The General Counsel presented no witness to testify to precisely this alleged statement. However, I credit portions of the testimony of employees Juanita Contreras, Carmen Ortiz, and Joyce Cooper in this regard. A composite of their testimony reflects that the day after Matarazzo arrived in San Diego, Contreras, Ortiz, and Cooper dropped by his office to welcome him. In the course of the conversation, Matarazzo referred to a former union official who had worked for him in New York, saying that if this employee had not fought Matarazzo he would not have been fired. Matarazzo indicated that he would not forget it if an employee challenged him or fought him, by filing complaints with his superiors or the union, and would be keeping a list in his desk of employees who did this.

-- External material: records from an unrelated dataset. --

## src/rtl/core/tkrc_pkg.sv

```systemverilog
// Shared types and constants for the keyed TTL result cache.
package tkrc_pkg;

    localparam int ENTRIES_DEF = 4;
    localparam int SLOT_W      = 4;
    localparam int KEY_W       = 64;
    localparam int PAY_W       = 64;
    localparam int TIME_W      = 48;
    localparam int TTL_W       = 32;
    localparam int OP_W        = 2;

    localparam logic [TTL_W-1:0] TTL_RESET = 32'd300000;

    typedef enum logic [OP_W-1:0] {
        OP_LOOKUP = 2'd0,
        OP_STORE  = 2'd1,
        OP_CLEAR  = 2'd2
    } t_op;

    typedef enum logic [1:0] {
        ST_IDLE,
        ST_SCAN,
        ST_FINISH
    } t_state;

    // Search token handed from cell to cell
    typedef struct packed {
        logic              vld;
        logic [OP_W-1:0]   op;
        logic              skip;
        logic              found;
        logic              have_old;
        logic [SLOT_W-1:0] pick;
        logic [TIME_W-1:0] oldest;
        logic [KEY_W-1:0]  key;
        logic [TIME_W-1:0] now;
        logic [PAY_W-1:0]  hit_payload;
    } t_tok;

    // Entry update broadcast to every cell
    typedef struct packed {
        logic              en;
        logic              clr;
        logic [SLOT_W-1:0] slot;
        logic [KEY_W-1:0]  key;
        logic [PAY_W-1:0]  payload;
        logic [TIME_W-1:0] tstamp;
    } t_wr;

endpackage

```

## src/rtl/core/tkrc_if.sv

```systemverilog
// Handshake channel interfaces for the keyed TTL result cache.
interface tkrc_in_if;
    logic                          valid;
    logic                          ready;
    logic [tkrc_pkg::OP_W-1:0]     op;
    logic [tkrc_pkg::KEY_W-1:0]    key;
    logic [tkrc_pkg::PAY_W-1:0]    payload;
    logic [tkrc_pkg::TIME_W-1:0]   now_ms;

    modport source (output valid, op, key, payload, now_ms, input ready);
    modport sink   (input valid, op, key, payload, now_ms, output ready);
endinterface

interface tkrc_out_if;
    logic                          valid;
    logic                          ready;
    logic                          hit;
    logic [tkrc_pkg::PAY_W-1:0]    hit_payload;
    logic                          written;
    logic [tkrc_pkg::SLOT_W-1:0]   slot;

    modport source (output valid, hit, hit_payload, written, slot, input ready);
    modport sink   (input valid, hit, hit_payload, written, slot, output ready);
endinterface

interface tkrc_cfg_if;
    logic                          valid;
    logic                          ready;
    logic [tkrc_pkg::TTL_W-1:0]    data;

    modport source (output valid, data, input ready);
    modport sink   (input valid, data, output ready);
endinterface

```

## src/rtl/core/tkrc_cell.sv

```systemverilog
// One cache entry cell: holds an entry and advances the search token by one place.
module tkrc_cell #(
    parameter int IDX = 0
) (
    input  logic                        i_clk,
    input  logic                        i_rst_n,
    input  logic [tkrc_pkg::TTL_W-1:0]  i_ttl,
    input  tkrc_pkg::t_tok              i_tok,
    input  tkrc_pkg::t_wr               i_wr,
    output tkrc_pkg::t_tok              o_tok
);

    localparam logic [tkrc_pkg::SLOT_W-1:0] MY_SLOT = tkrc_pkg::SLOT_W'(IDX);

    logic                         r_vld;
    logic [tkrc_pkg::KEY_W-1:0]   r_key;
    logic [tkrc_pkg::PAY_W-1:0]   r_payload;
    logic [tkrc_pkg::TIME_W-1:0]  r_time;
    tkrc_pkg::t_tok               r_tok;
    tkrc_pkg::t_tok               n_tok;
    logic [tkrc_pkg::TIME_W-1:0]  age;
    logic                         match;
    logic                         fresh;

    assign age   = i_tok.now - r_time;
    assign match = r_vld && (r_key == i_tok.key);
    assign fresh = age < tkrc_pkg::TIME_W'(i_ttl);

    always_comb begin
        n_tok = i_tok;
        if (i_tok.vld && !i_tok.skip && !i_tok.found) begin
            case (i_tok.op)
                tkrc_pkg::OP_LOOKUP: begin
                    if (match && fresh) begin
                        n_tok.found       = 1'b1;
                        n_tok.pick        = MY_SLOT;
                        n_tok.hit_payload = r_payload;
                    end
                end
                tkrc_pkg::OP_STORE: begin
                    if (!r_vld || match) begin
                        n_tok.found = 1'b1;
                        n_tok.pick  = MY_SLOT;
                    end else if (!i_tok.have_old || (r_time < i_tok.oldest)) begin
                        n_tok.have_old = 1'b1;
                        n_tok.oldest   = r_time;
                        n_tok.pick     = MY_SLOT;
                    end
                end
                default: begin
                end
            endcase
        end
    end

    always_ff @(posedge i_clk) begin
        if (!i_rst_n) begin
            r_tok <= '0;
            r_vld <= 1'b0;
        end else begin
            r_tok <= n_tok;
            if (i_wr.clr) begin
                r_vld <= 1'b0;
            end else if (i_wr.en && (i_wr.slot == MY_SLOT)) begin
                r_vld <= 1'b1;
            end
        end
    end

    always_ff @(posedge i_clk) begin
        if (i_wr.en && !i_wr.clr && (i_wr.slot == MY_SLOT)) begin
            r_key     <= i_wr.key;
            r_payload <= i_wr.payload;
            r_time    <= i_wr.tstamp;
        end
    end

    assign o_tok = r_tok;

endmodule

```

## src/rtl/core/ttl_keyed_result_cache.sv

```systemverilog
// Top level of the keyed TTL result cache: controller, TTL register and cell chain.
// Path: head token register, cell chain registers, result register, output register.
// One item at a time, taken only when idle; the search token walks the cell chain.
// A stalled result is held in the output register while the next item is taken.
// Reset: synchronous, active low; clears all valid bits, sets TTL to 300000 ms.
module ttl_keyed_result_cache #(
    parameter int ENTRIES = tkrc_pkg::ENTRIES_DEF
) (
    input  logic        i_clk,
    input  logic        i_rst_n,
    tkrc_in_if.sink     i_in,
    tkrc_out_if.source  o_out,
    tkrc_cfg_if.sink    i_cfg
);

    tkrc_pkg::t_state             r_state;
    tkrc_pkg::t_state             n_state;
    logic [tkrc_pkg::TTL_W-1:0]   r_ttl;
    tkrc_pkg::t_tok               r_tok;
    tkrc_pkg::t_tok               n_tok;
    tkrc_pkg::t_tok               r_res;
    logic [tkrc_pkg::PAY_W-1:0]   r_payload;
    tkrc_pkg::t_tok               chain [ENTRIES+1];
    tkrc_pkg::t_wr                wr;

    logic                         r_out_vld;
    logic                         r_hit;
    logic [tkrc_pkg::PAY_W-1:0]   r_hit_payload;
    logic                         r_written;
    logic [tkrc_pkg::SLOT_W-1:0]  r_slot;

    logic                         in_xfer;
    logic                         res_load;
    logic                         res_hit;
    logic                         res_wen;

    assign in_xfer     = i_in.valid && i_in.ready;
    assign i_in.ready  = (r_state == tkrc_pkg::ST_IDLE);
    assign i_cfg.ready = 1'b1;

    always_comb begin
        n_tok          = '0;
        n_tok.vld      = in_xfer;
        n_tok.op       = i_in.op;
        n_tok.key      = i_in.key;
        n_tok.now      = i_in.now_ms;
        n_tok.skip     = (r_ttl == '0) &&
                         ((i_in.op == tkrc_pkg::OP_LOOKUP) || (i_in.op == tkrc_pkg::OP_STORE));
    end

    assign chain[0] = r_tok;

    for (genvar g = 0; g < ENTRIES; g++) begin : g_cell
        tkrc_cell #(
            .IDX (g)
        ) u_cell (
            .i_clk   (i_clk),
            .i_rst_n (i_rst_n),
            .i_ttl   (r_ttl),
            .i_tok   (chain[g]),
            .i_wr    (wr),
            .o_tok   (chain[g+1])
        );
    end

    assign res_hit = (r_res.op == tkrc_pkg::OP_LOOKUP) && r_res.found;
    assign res_wen = (r_res.op == tkrc_pkg::OP_STORE) && !r_res.skip &&
                     (r_res.found || r_res.have_old);

    always_comb begin
        n_state  = r_state;
        res_load = 1'b0;
        wr       = '0;
        wr.slot    = r_res.pick;
        wr.key     = r_res.key;
        wr.payload = r_payload;
        wr.tstamp  = r_res.now;
        unique case (r_state)
            tkrc_pkg::ST_IDLE: begin
                if (in_xfer) begin
                    n_state = tkrc_pkg::ST_SCAN;
                end
            end
            tkrc_pkg::ST_SCAN: begin
                if (chain[ENTRIES].vld) begin
                    n_state = tkrc_pkg::ST_FINISH;
                end
            end
            tkrc_pkg::ST_FINISH: begin
                if (!r_out_vld || o_out.ready) begin
                    res_load = 1'b1;
                    wr.en    = res_wen;
                    wr.clr   = (r_res.op == tkrc_pkg::OP_CLEAR);
                    n_state  = tkrc_pkg::ST_IDLE;
                end
            end
            default: begin
                n_state = tkrc_pkg::ST_IDLE;
            end
        endcase
    end

    always_ff @(posedge i_clk) begin
        if (!i_rst_n) begin
            r_state   <= tkrc_pkg::ST_IDLE;
            r_ttl     <= tkrc_pkg::TTL_RESET;
            r_tok     <= '0;
            r_out_vld <= 1'b0;
        end else begin
            r_state <= n_state;
            r_tok   <= n_tok;
            if (i_cfg.valid && i_cfg.ready) begin
                r_ttl <= i_cfg.data;
            end
            if (res_load) begin
                r_out_vld <= 1'b1;
            end else if (o_out.ready) begin
                r_out_vld <= 1'b0;
            end
        end
    end

    always_ff @(posedge i_clk) begin
        if (in_xfer) begin
            r_payload <= i_in.payload;
        end
        if ((r_state == tkrc_pkg::ST_SCAN) && chain[ENTRIES].vld) begin
            r_res <= chain[ENTRIES];
        end
        if (res_load) begin
            r_hit         <= res_hit;
            r_hit_payload <= res_hit ? r_res.hit_payload : '0;
            r_written     <= res_wen;
            r_slot        <= (res_hit || res_wen) ? r_res.pick : '0;
        end
    end

    assign o_out.valid       = r_out_vld;
    assign o_out.hit         = r_hit;
    assign o_out.hit_payload = r_hit_payload;
    assign o_out.written     = r_written;
    assign o_out.slot        = r_slot;

endmodule

```

## src/flat_wrapper.sv

```systemverilog
// flat-port wrapper written by rule: the top's interface ports become plain ports
module ttl_keyed_result_cache_flat 
#(
    parameter int ENTRIES = tkrc_pkg::ENTRIES_DEF
)
  (i_clk, i_rst_n, i_in_valid, i_in_op, i_in_key, i_in_payload, i_in_now_ms, i_in_ready, o_out_valid, o_out_hit, o_out_hit_payload, o_out_written, o_out_slot, o_out_ready, i_cfg_valid, i_cfg_data, i_cfg_ready);
  tkrc_in_if i_in_i ();
  tkrc_out_if o_out_i ();
  tkrc_cfg_if i_cfg_i ();
  input  logic i_clk;
  input  logic i_rst_n;
  input wire logic [$bits(i_in_i.valid)-1:0] i_in_valid;
  input wire logic [$bits(i_in_i.op)-1:0] i_in_op;
  input wire logic [$bits(i_in_i.key)-1:0] i_in_key;
  input wire logic [$bits(i_in_i.payload)-1:0] i_in_payload;
  input wire logic [$bits(i_in_i.now_ms)-1:0] i_in_now_ms;
  output wire logic [$bits(i_in_i.ready)-1:0] i_in_ready;
  output wire logic [$bits(o_out_i.valid)-1:0] o_out_valid;
  output wire logic [$bits(o_out_i.hit)-1:0] o_out_hit;
  output wire logic [$bits(o_out_i.hit_payload)-1:0] o_out_hit_payload;
  output wire logic [$bits(o_out_i.written)-1:0] o_out_written;
  output wire logic [$bits(o_out_i.slot)-1:0] o_out_slot;
  input wire logic [$bits(o_out_i.ready)-1:0] o_out_ready;
  input wire logic [$bits(i_cfg_i.valid)-1:0] i_cfg_valid;
  input wire logic [$bits(i_cfg_i.data)-1:0] i_cfg_data;
  output wire logic [$bits(i_cfg_i.ready)-1:0] i_cfg_ready;
  assign i_in_i.valid = i_in_valid;
  assign i_in_i.op = i_in_op;
  assign i_in_i.key = i_in_key;
  assign i_in_i.payload = i_in_payload;
  assign i_in_i.now_ms = i_in_now_ms;
  assign i_in_ready = i_in_i.ready;
  assign o_out_valid = o_out_i.valid;
  assign o_out_hit = o_out_i.hit;
  assign o_out_hit_payload = o_out_i.hit_payload;
  assign o_out_written = o_out_i.written;
  assign o_out_slot = o_out_i.slot;
  assign o_out_i.ready = o_out_ready;
  assign i_cfg_i.valid = i_cfg_valid;
  assign i_cfg_i.data = i_cfg_data;
  assign i_cfg_ready = i_cfg_i.ready;
  ttl_keyed_result_cache #(.ENTRIES(ENTRIES)) u_core (.i_clk(i_clk), .i_rst_n(i_rst_n), .i_in(i_in_i), .o_out(o_out_i), .i_cfg(i_cfg_i));
endmodule
```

2. Alleged June 1991 Statement
The complaint alleges that in June 1991, Respondent, through Charles Gorham, Supervisor, San Diego Area Office, "told an employee that actions, including closer scrutiny of her work, would not have been taken against the employee if the employee had not filed a grievance."
Juanita Contreras testified to substantially this statement (Tr. 126, 151). However, I credit the testimony of Respondent's witnesses, including Supervisor Charles H. Gorham, District Director Dorothy Porter, and Jerry Jensen concerning Ms. Contreras' performance, her attitude toward supervision, and the discussions concerning her performance, and find, under all the circumstances, that the statement was not made.
3. August 7, 1991 Memorandum of Counselling
The complaint alleges that on August 7, 1991 Respondent issued Contreras a Memorandum of Counselling because Contreras engaged in protected activity.
On May 20, 1991 a grievance was filed on behalf of the employees in Respondent's San Diego office. The grievance alleged that Area Director Matarazzo had made various comments which adversely affected the "quality of work life in the San Diego Area Office . . . ." Contreras was one of the employees who made allegations which formed the substance of the grievance. She, along with two other investigators, Ortiz and Cooper, later objected to a proposed settlement of the grievance and obtained a different union representative to handle the grievance.
On August 7, 1991 Juanita Contreras was issued a counselling memorandum because of her disrespectful conduct toward her supervisor. At trial, Ms. Contreras denied having been disrespectful to Mr. Gorham and, indeed, denied having ever been disrespectful to any supervisor. Yet, the encounter described by Mr. Gorham in the counselling memorandum in question is remarkably similar to Acting Director Jensen's description of an encounter that he had with Ms. Contreras in 1990. Both Mr. Jensen and Mr. Gorham testified to what was perceived as Ms. Contreras' irrational response to something they had said or done. Both described incidents in which Ms. Contreras angrily confronted them at a time when they were trying to leave the office. Both also described how Ms. Contreras disregarded their need to leave the office and demanded that her concerns be immediately addressed.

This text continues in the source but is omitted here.